Dort rebellierten nicht nur sehr schnell und intensiv mehrere Kleinkönige gegen die Briten, auch die lokale, kulturell eigenständige Mehrheitsbevölkerung der Kol (Adivasi) war auf besondere Weise in die Konfliktsituation involviert. Zudem hatte in Chotanagpur seit 1845 die deutsche lutherische Gossner Mission besonders aktiv unter den Kol gewirkt. Die konvertierten Christen und die durch die Rebellion vertriebenen Missionare mussten sich in den sich verändernden Machtstrukturen neu verorten. Die Promotion vergleicht die Situation der missionarischen Gesellschaft vor, während und nach dem Sepoy-Aufstand. Als Leitfaden der Untersuchung dienen drei Fragestellungen:

1. Welches diskursive Wissen generierten die Missionare in dieser Zeit über Indien im Allgemeinen und die Rebellion im Besonderen, und welche politische Relevanz hatte dieses? In welche Netzwerke waren sie eingebunden?

2. Wie verhielten sich traditionelle Stammesgemeinschaften zur antikolonialen Rebellion und welche Rolle spielten dabei die Neu-Christen?

3. Wie verhielten sich Missionare und Missionierte in Bezug auf konkurrierende kulturelle Praktiken, Religionen und Machtansprüche im Kontext des antikolonialen Aufstands?
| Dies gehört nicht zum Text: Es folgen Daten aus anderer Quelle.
`src/rtl/mem_arbiter_if.sv`:
```
// Bus bundle for mem_arbiter: fetch port, data port and shared memory port.
// The slave view belongs to the arbiter; the master view to its environment
// (core requesters plus memory model).
interface mem_arbiter_if;
  // instruction-fetch requester
  logic        i_if_req;
  logic [31:0] i_if_addr;
  logic        o_if_ack;
  logic [31:0] o_if_rdata;

  // data (MEM stage) requester
  logic        i_dm_req;
  logic        i_dm_we;
  logic [31:0] i_dm_addr;
  logic [31:0] i_dm_wdata;
  logic [31:0] i_dm_wmask;
  logic        o_dm_ack;
  logic [31:0] o_dm_rdata;

  // shared single-ported memory
  logic        o_mem_req;
  logic        o_mem_we;
  logic [31:0] o_mem_addr;
  logic [31:0] o_mem_wdata;
  logic [31:0] o_mem_wmask;
  logic        i_mem_ack;
  logic [31:0] i_mem_rdata;

  modport slave (
    input  i_if_req, i_if_addr,
    output o_if_ack, o_if_rdata,
    input  i_dm_req, i_dm_we, i_dm_addr, i_dm_wdata, i_dm_wmask,
    output o_dm_ack, o_dm_rdata,
    output o_mem_req, o_mem_we, o_mem_addr, o_mem_wdata, o_mem_wmask,
    input  i_mem_ack, i_mem_rdata
  );

  modport master (
    output i_if_req, i_if_addr,
    input  o_if_ack, o_if_rdata,
    output i_dm_req, i_dm_we, i_dm_addr, i_dm_wdata, i_dm_wmask,
    input  o_dm_ack, o_dm_rdata,
    input  o_mem_req, o_mem_we, o_mem_addr, o_mem_wdata, o_mem_wmask,
    output i_mem_ack, i_mem_rdata
  );
endinterface

```
`src/rtl/mem_arbiter.sv`:
```
// Two-requester arbiter sharing one single-ported memory between instruction
// fetch and data access. One outstanding transaction at a time; data wins
// contention unless fetch has been starved for STARVE_LIMIT data grants.
// Every output is a flop, so there is no combinational input-to-output path.
module mem_arbiter #(
  parameter int STARVE_LIMIT = 4  // 1..15
) (
  input  logic         i_clk,
  input  logic         i_rst_n,
  mem_arbiter_if.slave bus
);

  typedef enum logic [1:0] {
    IDLE = 2'd0,
    WAIT = 2'd1,
    DONE = 2'd2
  } state_t;

  typedef enum logic {
    OWN_IF = 1'b0,
    OWN_DM = 1'b1
  } owner_t;

  localparam logic [3:0] LIMIT = 4'(STARVE_LIMIT);

  state_t      state;
  state_t      state_next;
  owner_t      owner;
  logic [3:0]  starve_cnt;

  logic        grant_if;
  logic        grant_dm;
  logic        mem_done;

  logic        mem_req;
  logic        mem_we;
  logic [31:0] mem_addr;
  logic [31:0] mem_wdata;
  logic [31:0] mem_wmask;
  logic        if_ack;
  logic [31:0] if_rdata;
  logic        dm_ack;
  logic [31:0] dm_rdata;

  // Grant decision, only meaningful in IDLE: data first, fetch when starved.
  // NOTE: every always_comb output gets a default before any branch; a path
  // that leaves a signal unassigned would infer a latch.
  always_comb begin
    grant_dm = 1'b0;
    grant_if = 1'b0;
    if (state == IDLE) begin
      grant_dm = bus.i_dm_req && !(bus.i_if_req && (starve_cnt == LIMIT));
      grant_if = bus.i_if_req && !grant_dm;
    end
  end

  // The memory completion only counts while a transaction is outstanding.
  assign mem_done = (state == WAIT) && bus.i_mem_ack;

  // Next-state logic; DONE never looks at the requests so a requester that
  // drops its req the cycle after its ack is not granted twice.
  always_comb begin
    state_next = state;
    unique case (state)
      IDLE:    if (grant_if || grant_dm) state_next = WAIT;
      WAIT:    if (bus.i_mem_ack)        state_next = DONE;
      DONE:    state_next = IDLE;
      default: state_next = IDLE;
    endcase
  end

  // State register.
  // NOTE: sequential state uses non-blocking assignments so every flop
  // samples pre-edge values regardless of process ordering.
  always_ff @(posedge i_clk or negedge i_rst_n) begin
    if (!i_rst_n) state <= IDLE;
    else          state <= state_next;
  end

  // Memory request tracks WAIT; reset drops it at once, abandoning any
  // transaction in flight.
  always_ff @(posedge i_clk or negedge i_rst_n) begin
    if (!i_rst_n) mem_req <= 1'b0;
    else          mem_req <= (state_next == WAIT);
  end

  // Capture the grantee's payload and identity at the grant edge; held
  // unchanged until the next grant, so it is stable throughout WAIT.
  always_ff @(posedge i_clk or negedge i_rst_n) begin
    if (!i_rst_n) begin
      owner     <= OWN_IF;
      mem_we    <= 1'b0;
      mem_addr  <= '0;
      mem_wdata <= '0;
      mem_wmask <= '0;
    end else if (grant_if) begin
      owner     <= OWN_IF;
      mem_we    <= 1'b0;
      mem_addr  <= bus.i_if_addr;
      mem_wdata <= '0;
      mem_wmask <= '0;
    end else if (grant_dm) begin
      owner     <= OWN_DM;
      mem_we    <= bus.i_dm_we;
      mem_addr  <= bus.i_dm_addr;
      mem_wdata <= bus.i_dm_wdata;
      mem_wmask <= bus.i_dm_wmask;
    end
  end

  // Starvation counter: counts data grants made while fetch was waiting.
  always_ff @(posedge i_clk or negedge i_rst_n) begin
    if (!i_rst_n) begin
      starve_cnt <= '0;
    end else if (grant_if) begin
      starve_cnt <= '0;
    end else if (grant_dm) begin
      if (!bus.i_if_req)          starve_cnt <= '0;
      else if (starve_cnt != LIMIT) starve_cnt <= starve_cnt + 4'd1;
    end
  end

  // Requester acks pulse for the single DONE cycle following i_mem_ack.
  always_ff @(posedge i_clk or negedge i_rst_n) begin
    if (!i_rst_n) begin
      if_ack <= 1'b0;
      dm_ack <= 1'b0;
    end else begin
      if_ack <= mem_done && (owner == OWN_IF);
      dm_ack <= mem_done && (owner == OWN_DM);
    end
  end

  // Read data is latched into the grantee's register on completion and held.
  always_ff @(posedge i_clk or negedge i_rst_n) begin
    if (!i_rst_n) begin
      if_rdata <= '0;
      dm_rdata <= '0;
    end else if (mem_done) begin
      if (owner == OWN_IF) if_rdata <= bus.i_mem_rdata;
      else                 dm_rdata <= bus.i_mem_rdata;
    end
  end

  assign bus.o_mem_req   = mem_req;
  assign bus.o_mem_we    = mem_we;
  assign bus.o_mem_addr  = mem_addr;
  assign bus.o_mem_wdata = mem_wdata;
  assign bus.o_mem_wmask = mem_wmask;
  assign bus.o_if_ack    = if_ack;
  assign bus.o_if_rdata  = if_rdata;
  assign bus.o_dm_ack    = dm_ack;
  assign bus.o_dm_rdata  = dm_rdata;

endmodule
```
`src/flat_wrapper.sv`:
```
// flat-port wrapper written by rule: the top's interface ports become plain ports
module mem_arbiter_flat 
#(
  parameter int STARVE_LIMIT = 4          
)
  (i_clk, i_rst_n, bus_i_if_req, bus_i_if_addr, bus_o_if_ack, bus_o_if_rdata, bus_i_dm_req, bus_i_dm_we, bus_i_dm_addr, bus_i_dm_wdata, bus_i_dm_wmask, bus_o_dm_ack, bus_o_dm_rdata, bus_o_mem_req, bus_o_mem_we, bus_o_mem_addr, bus_o_mem_wdata, bus_o_mem_wmask, bus_i_mem_ack, bus_i_mem_rdata);
  mem_arbiter_if bus_i ();
  input  logic i_clk;
  input  logic i_rst_n;
  input wire logic [$bits(bus_i.i_if_req)-1:0] bus_i_if_req;
  input wire logic [$bits(bus_i.i_if_addr)-1:0] bus_i_if_addr;
  output wire logic [$bits(bus_i.o_if_ack)-1:0] bus_o_if_ack;
  output wire logic [$bits(bus_i.o_if_rdata)-1:0] bus_o_if_rdata;
  input wire logic [$bits(bus_i.i_dm_req)-1:0] bus_i_dm_req;
  input wire logic [$bits(bus_i.i_dm_we)-1:0] bus_i_dm_we;
  input wire logic [$bits(bus_i.i_dm_addr)-1:0] bus_i_dm_addr;
  input wire logic [$bits(bus_i.i_dm_wdata)-1:0] bus_i_dm_wdata;
  input wire logic [$bits(bus_i.i_dm_wmask)-1:0] bus_i_dm_wmask;
  output wire logic [$bits(bus_i.o_dm_ack)-1:0] bus_o_dm_ack;
  output wire logic [$bits(bus_i.o_dm_rdata)-1:0] bus_o_dm_rdata;
  output wire logic [$bits(bus_i.o_mem_req)-1:0] bus_o_mem_req;
  output wire logic [$bits(bus_i.o_mem_we)-1:0] bus_o_mem_we;
  output wire logic [$bits(bus_i.o_mem_addr)-1:0] bus_o_mem_addr;
  output wire logic [$bits(bus_i.o_mem_wdata)-1:0] bus_o_mem_wdata;
  output wire logic [$bits(bus_i.o_mem_wmask)-1:0] bus_o_mem_wmask;
  input wire logic [$bits(bus_i.i_mem_ack)-1:0] bus_i_mem_ack;
  input wire logic [$bits(bus_i.i_mem_rdata)-1:0] bus_i_mem_rdata;
  assign bus_i.i_if_req = bus_i_if_req;
  assign bus_i.i_if_addr = bus_i_if_addr;
  assign bus_o_if_ack = bus_i.o_if_ack;
  assign bus_o_if_rdata = bus_i.o_if_rdata;
  assign bus_i.i_dm_req = bus_i_dm_req;
  assign bus_i.i_dm_we = bus_i_dm_we;
  assign bus_i.i_dm_addr = bus_i_dm_addr;
  assign bus_i.i_dm_wdata = bus_i_dm_wdata;
  assign bus_i.i_dm_wmask = bus_i_dm_wmask;
  assign bus_o_dm_ack = bus_i.o_dm_ack;
  assign bus_o_dm_rdata = bus_i.o_dm_rdata;
  assign bus_o_mem_req = bus_i.o_mem_req;
  assign bus_o_mem_we = bus_i.o_mem_we;
  assign bus_o_mem_addr = bus_i.o_mem_addr;
  assign bus_o_mem_wdata = bus_i.o_mem_wdata;
  assign bus_o_mem_wmask = bus_i.o_mem_wmask;
  assign bus_i.i_mem_ack = bus_i_mem_ack;
  assign bus_i.i_mem_rdata = bus_i_mem_rdata;
  mem_arbiter #(.STARVE_LIMIT(STARVE_LIMIT)) u_core (.i_clk(i_clk), .i_rst_n(i_rst_n), .bus(bus_i));
endmodule
```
Die Fragestellungen der Arbeit haben das Potential, mehrere historische Erkenntnisse zu generieren: Erstens können Narrative der Missionsgeschichtsschreibung einer kritischen Neubewertung unterzogen werden. Die Geschichte der Gossner-Christen in Indien und damit eines bedeutenden Teils der Kols Chotanagpurs wird somit an die Postcolonial History anschlussfähig. Zweitens ermöglicht der Forschungsansatz einen Blick auf die Geschichte der „Great Indian Rebellion“ als einer Geschichte von unten: Indem insbesondere die Praktiken der Minderheit der Christen in Chotanagpur und der sog. „Scheduled Tribes“ fokussiert werden, können offizielle Perspektiven auf die Rebellion gegen den Strich gelesen werden. Und schließlich können die dualistischen Annahmen der bisherigen Forschung zum Thema des Sepoy-Aufstands in Indien einer Zweiteilung von Akteursnetzwerken zwischen den Christen, Missionaren und Briten auf der einen und Sepoys, Landbesitzern und nicht-christlicher Bevölkerung auf der anderen Seite bzw. zwischen Kols und Nicht-Kols einer kritischen Revision unterzogen werden.
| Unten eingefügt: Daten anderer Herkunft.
File: config.mk
export PLATFORM = sky130hd
export DESIGN_NAME = mlp_r_stream_wrapper
export DESIGN_NICKNAME = d
export VERILOG_FILES = /design/src/rtl/mlp_r_stream_wrapper.sv
export SDC_FILE = /design/constraint.sdc
export NUM_CORES = 1
export LEC_CHECK = 0
export CORE_ASPECT_RATIO = 0.9
export CORE_UTILIZATION = 25
export CTS_CLUSTER_SIZE = 20
export DETAILED_ROUTE_END_ITERATION = 16
export PLACE_DENSITY = 0.57
export SYNTH_ARGS = -nofsm -noshare
export SYNTH_HDL_FRONTEND = slang
export SYNTH_SLANG_ARGS = --single-unit
File: constraint.sdc
create_clock -name clk -period 10 [get_ports clk]
set_input_delay 1.5 -clock clk [delete_from_list [all_inputs] [get_ports clk]]
set_output_delay 1.5 -clock clk [all_outputs]
set_load 0.02 [all_outputs]
## config.mk

```make
export PLATFORM = sky130hd
export DESIGN_NAME = priority_isr_controller
export DESIGN_NICKNAME = d
export VERILOG_FILES = /design/src/rtl/isr_pkg.sv /design/src/rtl/isr_priority_resolver.sv /design/src/rtl/priority_isr_controller.sv
export SDC_FILE = /design/constraint.sdc
export NUM_CORES = 1
export LEC_CHECK = 0
export ABC_AREA = 1
export CAP_MARGIN = 20
export CORE_UTILIZATION = 32
export CTS_CLUSTER_SIZE = 28
export DETAILED_ROUTE_END_ITERATION = 8
export GPL_TIMING_DRIVEN = 0
export SYNTH_ARGS = -nofsm -noshare
export SYNTH_HDL_FRONTEND = slang
export SYNTH_SLANG_ARGS = --single-unit
```

## constraint.sdc

```tcl
create_clock -name clock -period 4 [get_ports clock]
set_input_delay 0.6 -clock clock [delete_from_list [all_inputs] [get_ports clock]]
set_output_delay 0.6 -clock clock [all_outputs]
set_load 0.01 [all_outputs]
```

## src/rtl/isr_pkg.sv

```systemverilog
// Shared encodings and defaults for the priority ISR controller.
package isr_pkg;

  localparam int N_CHANNELS_DEFAULT = 8;

  typedef enum logic [1:0] {
    EOI_NONE    = 2'b00,
    EOI_NONSPEC = 2'b01,
    EOI_SPEC    = 2'b10,
    EOI_ROTATE  = 2'b11
  } eoi_cmd_e;

endpackage

```

## src/rtl/isr_priority_resolver.sv

```systemverilog
// Combinational rotating-priority resolver: the highest-priority level is rot+1,
// descending cyclically to rot itself.
module isr_priority_resolver
  import isr_pkg::*;
#(
  parameter int N_CHANNELS = N_CHANNELS_DEFAULT,
  parameter int LVL_W      = $clog2(N_CHANNELS)
) (
  input  logic [N_CHANNELS-1:0] req,
  input  logic [N_CHANNELS-1:0] mask,
  input  logic [LVL_W-1:0]      rot,
  output logic [N_CHANNELS-1:0] onehot,
  output logic [LVL_W-1:0]      level,
  output logic                  found
);

  logic [LVL_W-1:0]        shift;
  logic [N_CHANNELS-1:0]   masked;
  logic [N_CHANNELS-1:0]   rotated;
  logic [N_CHANNELS-1:0]   iso;
  logic [2*N_CHANNELS-1:0] dbl_r;
  logic [2*N_CHANNELS-1:0] dbl_l;

  // Shift wraps mod N for free because N is a power of two.
  assign shift   = rot + LVL_W'(1);
  assign masked  = req & ~mask;
  assign dbl_r   = {masked, masked} >> shift;
  assign rotated = dbl_r[N_CHANNELS-1:0];
  assign iso     = rotated & (~rotated + N_CHANNELS'(1));
  assign dbl_l   = {iso, iso} << shift;
  assign onehot  = dbl_l[2*N_CHANNELS-1:N_CHANNELS];
  assign found   = |iso;

  always_comb begin
    level = '0;
    for (int i = 0; i < N_CHANNELS; i++) begin
      if (onehot[i]) level = level | LVL_W'(i);
    end
  end

endmodule

```

## src/rtl/priority_isr_controller.sv

```systemverilog
// In-service register with rotating priority, EOI handling and ack capture.
// Optional feature: define ISR_ROTATE_ON_EOI_EN to enable rotate-on-non-specific EOI.
module priority_isr_controller
  import isr_pkg::*;
#(
  parameter int N_CHANNELS = N_CHANNELS_DEFAULT,
  parameter int LVL_W      = $clog2(N_CHANNELS)
) (
  input  logic                  clock,
  input  logic                  reset,
  input  logic                  ack_valid,
  input  logic [LVL_W-1:0]      ack_level,
  input  logic                  auto_eoi,
  input  logic [1:0]            eoi_cmd,
  input  logic [LVL_W-1:0]      eoi_level,
  input  logic                  prio_load,
  input  logic [LVL_W-1:0]      prio_value,
  input  logic [N_CHANNELS-1:0] special_mask,
  output logic [N_CHANNELS-1:0] in_service_register,
  output logic [N_CHANNELS-1:0] highest_level_in_service,
  output logic [LVL_W-1:0]      priority_rotate,
  output logic                  eoi_done,
  output logic [LVL_W-1:0]      eoi_done_level
);

  logic [N_CHANNELS-1:0] isr_p1;
  logic [N_CHANNELS-1:0] hi_p1;
  logic [LVL_W-1:0]      rot_p1;
  logic                  vld_p1;
  logic [LVL_W-1:0]      done_lvl_p1;

  eoi_cmd_e              cmd;
  logic [N_CHANNELS-1:0] isr_next;
  logic [LVL_W-1:0]      rot_next;
  logic                  done_next;
  logic [LVL_W-1:0]      done_lvl_next;

  logic [N_CHANNELS-1:0] eoi_onehot;
  logic [LVL_W-1:0]      eoi_lvl;
  logic                  eoi_found;
  logic [N_CHANNELS-1:0] hi_next;
  logic [LVL_W-1:0]      hi_level_unused;
  logic                  hi_found;

  // Non-specific EOI target, resolved on the pre-edge ISR.
  isr_priority_resolver #(.N_CHANNELS(N_CHANNELS), .LVL_W(LVL_W)) u_eoi_res (
    .req    (isr_p1),
    .mask   (special_mask),
    .rot    (rot_p1),
    .onehot (eoi_onehot),
    .level  (eoi_lvl),
    .found  (eoi_found)
  );

  // Highest in-service level, resolved on next-state values so it lands with the ISR.
  isr_priority_resolver #(.N_CHANNELS(N_CHANNELS), .LVL_W(LVL_W)) u_hi_res (
    .req    (isr_next),
    .mask   (special_mask),
    .rot    (rot_next),
    .onehot (hi_next),
    .level  (hi_level_unused),
    .found  (hi_found)
  );

  always_comb begin
    cmd           = eoi_cmd_e'(eoi_cmd);
    isr_next      = isr_p1;
    rot_next      = rot_p1;
    done_next     = 1'b0;
    done_lvl_next = done_lvl_p1;
`ifndef ISR_ROTATE_ON_EOI_EN
    if (cmd == EOI_ROTATE) cmd = EOI_NONSPEC;
`endif
    case (cmd)
      EOI_NONSPEC, EOI_ROTATE: begin
        if (eoi_found) begin
          isr_next      = isr_p1 & ~eoi_onehot;
          done_next     = 1'b1;
          done_lvl_next = eoi_lvl;
        end
      end
      EOI_SPEC: begin
        if (isr_p1[eoi_level]) begin
          isr_next[eoi_level] = 1'b0;
          done_next           = 1'b1;
          done_lvl_next       = eoi_level;
        end
      end
      default: ;
    endcase
    // Ack is applied after the EOI so a same-level set wins.
    if (ack_valid && !auto_eoi) isr_next[ack_level] = 1'b1;
`ifdef ISR_ROTATE_ON_EOI_EN
    if (cmd == EOI_ROTATE && done_next) rot_next = done_lvl_next;
`endif
    if (prio_load) rot_next = prio_value;
  end

  // Stage p1: registered ISR state and outputs.
  always_ff @(posedge clock) begin
    if (reset) begin
      isr_p1      <= '0;
      hi_p1       <= '0;
      rot_p1      <= LVL_W'(N_CHANNELS - 1);
      vld_p1      <= 1'b0;
      done_lvl_p1 <= '0;
    end else begin
      isr_p1      <= isr_next;
      hi_p1       <= hi_found ? hi_next : '0;
      rot_p1      <= rot_next;
      vld_p1      <= done_next;
      done_lvl_p1 <= done_lvl_next;
    end
  end

  assign in_service_register      = isr_p1;
  assign highest_level_in_service = hi_p1;
  assign priority_rotate          = rot_p1;
  assign eoi_done                 = vld_p1;
  assign eoi_done_level           = done_lvl_p1;

endmodule

```

==> metrics <==
status=completed; Core Footprint=8175 µm²; layout cells sized above 1=16.09%; GRT Residual Overflow=0; height of the die=around 94 µm; Worst EP arrival=just under 4000 ps; Rel. slew slack=slightly below 60%; PortBufs=46; Slew Viols, Final=0; post-route ant nets=0; Placement Setup Slack=-195.4 ps; 1st-iter DRT viols=between 100 and 150; FILL cells=just over 900; Final Cycle Share=between 90 and 100%; critical path data required time=4210 ps; total number of vias=3415; commonest non-fill, non-tap cell in the layout=nand2_1; routability congestion estimate=between 0.8 and 0.9; Seq/Total Area, Yosys=between 10% and 20%; Die Width=between 90 and 100 µm; crit end category=flop; io pins=47; Skew-Pair Late Insertion Delay=270 ps; total track usage=~20%; syn nets=roughly 520; CTS clk-pin slew, worst paths=around 90 ps; LEAKAGE=1.715 nW; Antenna Cells=0; asr flop ratio synth=0%; hold-critical path endpoint=eoi_done_level[1]$_SDFFE_PP0P_; initial antenna violation count=0; placed cell area=between 3000 and 4000 µm²; Final Setup Violations=0; number of buffers created by CTS=3; total power=between 1 and 1.5 mW; clock share of power=between 10% and 20%; Hold Path Class=flop to flop; # H-tree levels=1; ys flop type=dfxtp_1; reg2reg setup slack=between 300 and 400 ps; design area=between 3000 and 4000 µm²; Final Hold Viols=0; maximum clock path buffer count=2; reg2reg start=priority_rotate[0]$_SDFF_PP1_; crit path time final=roughly 3700 ps; commonest cells after routing, fill and taps aside=nand2_1, nand3_1, clkdlybuf4s50_1, inv_1, nor2_1; area growth from synthesis to layout=31.94%; vias in the first global route=between 3k and 4k; residual DRC count=0; WHS Path Cells=2; CTS Sinks=23; switching part of the total=roughly half; Comb power frac=between 60 and 70%; pin count of the biggest net entering global routing=14; die area=8805 µm²; total routed wirelength=~8.9 mm; Yosys reg bits=23; drt pass-1 iters=5; worst hold margin=approximately 470 ps; routed len/inst=13.47 µm; DR vias/cell=a little over 5; Mapped Avg Cell Area=5.419 µm²; R2R depth=27; IR drop worst, VDD=between 0.1 and 0.15 mV; Net count, final=between 500 and 600; Hold Path Origin=eoi_done_level[1]$_SDFFE_PP0P_; clk_skew=4.059 ps; reg2reg end=highest_level_in_service[0]$_SDFF_PP0_; Internal=~610 µW; max cap viols=0; fmax=0.2705 GHz; initial core utilization=33.01%; Crit Path Class=input pin to flop; CTS tree=built; Root Buffer=clkbuf_8; Worst setup SP type=input pin; HPWL Detailed=6.919 mm; Mapped Area=2699 µm²; Net Switching=around 570 µW; global-route wire length before repair=between 10 and 15 mm; Post-synth EDFFs=0; Reg power frac=between 20% and 30%; crit path max fanout=5; synth warn=0; Slew @ Worst Pin=roughly 600 ps; Synth cell types=35; Syn Inst Count=around 500; P per Cell Area=331.9 nW/µm²; row cnt=33; fin worst setup slack=between 300 and 400 ps; setup_tns=0 ps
Das Promotionsvorhaben steht in unmittelbarem Zusammenhang mit dem von der DFG geförderten Langfristprogramm Modernes Indien in Deutschen Archiven (MIDA). Für den 2020 beginnenden dritten Förderzeitraum stehen die deutschen Missionsarchive im Vordergrund der Erschließung. Archivarbeiten, die im Rahmen der Promotion notwendig sein werden, können direkt in die Datenbank von MIDA einfließen.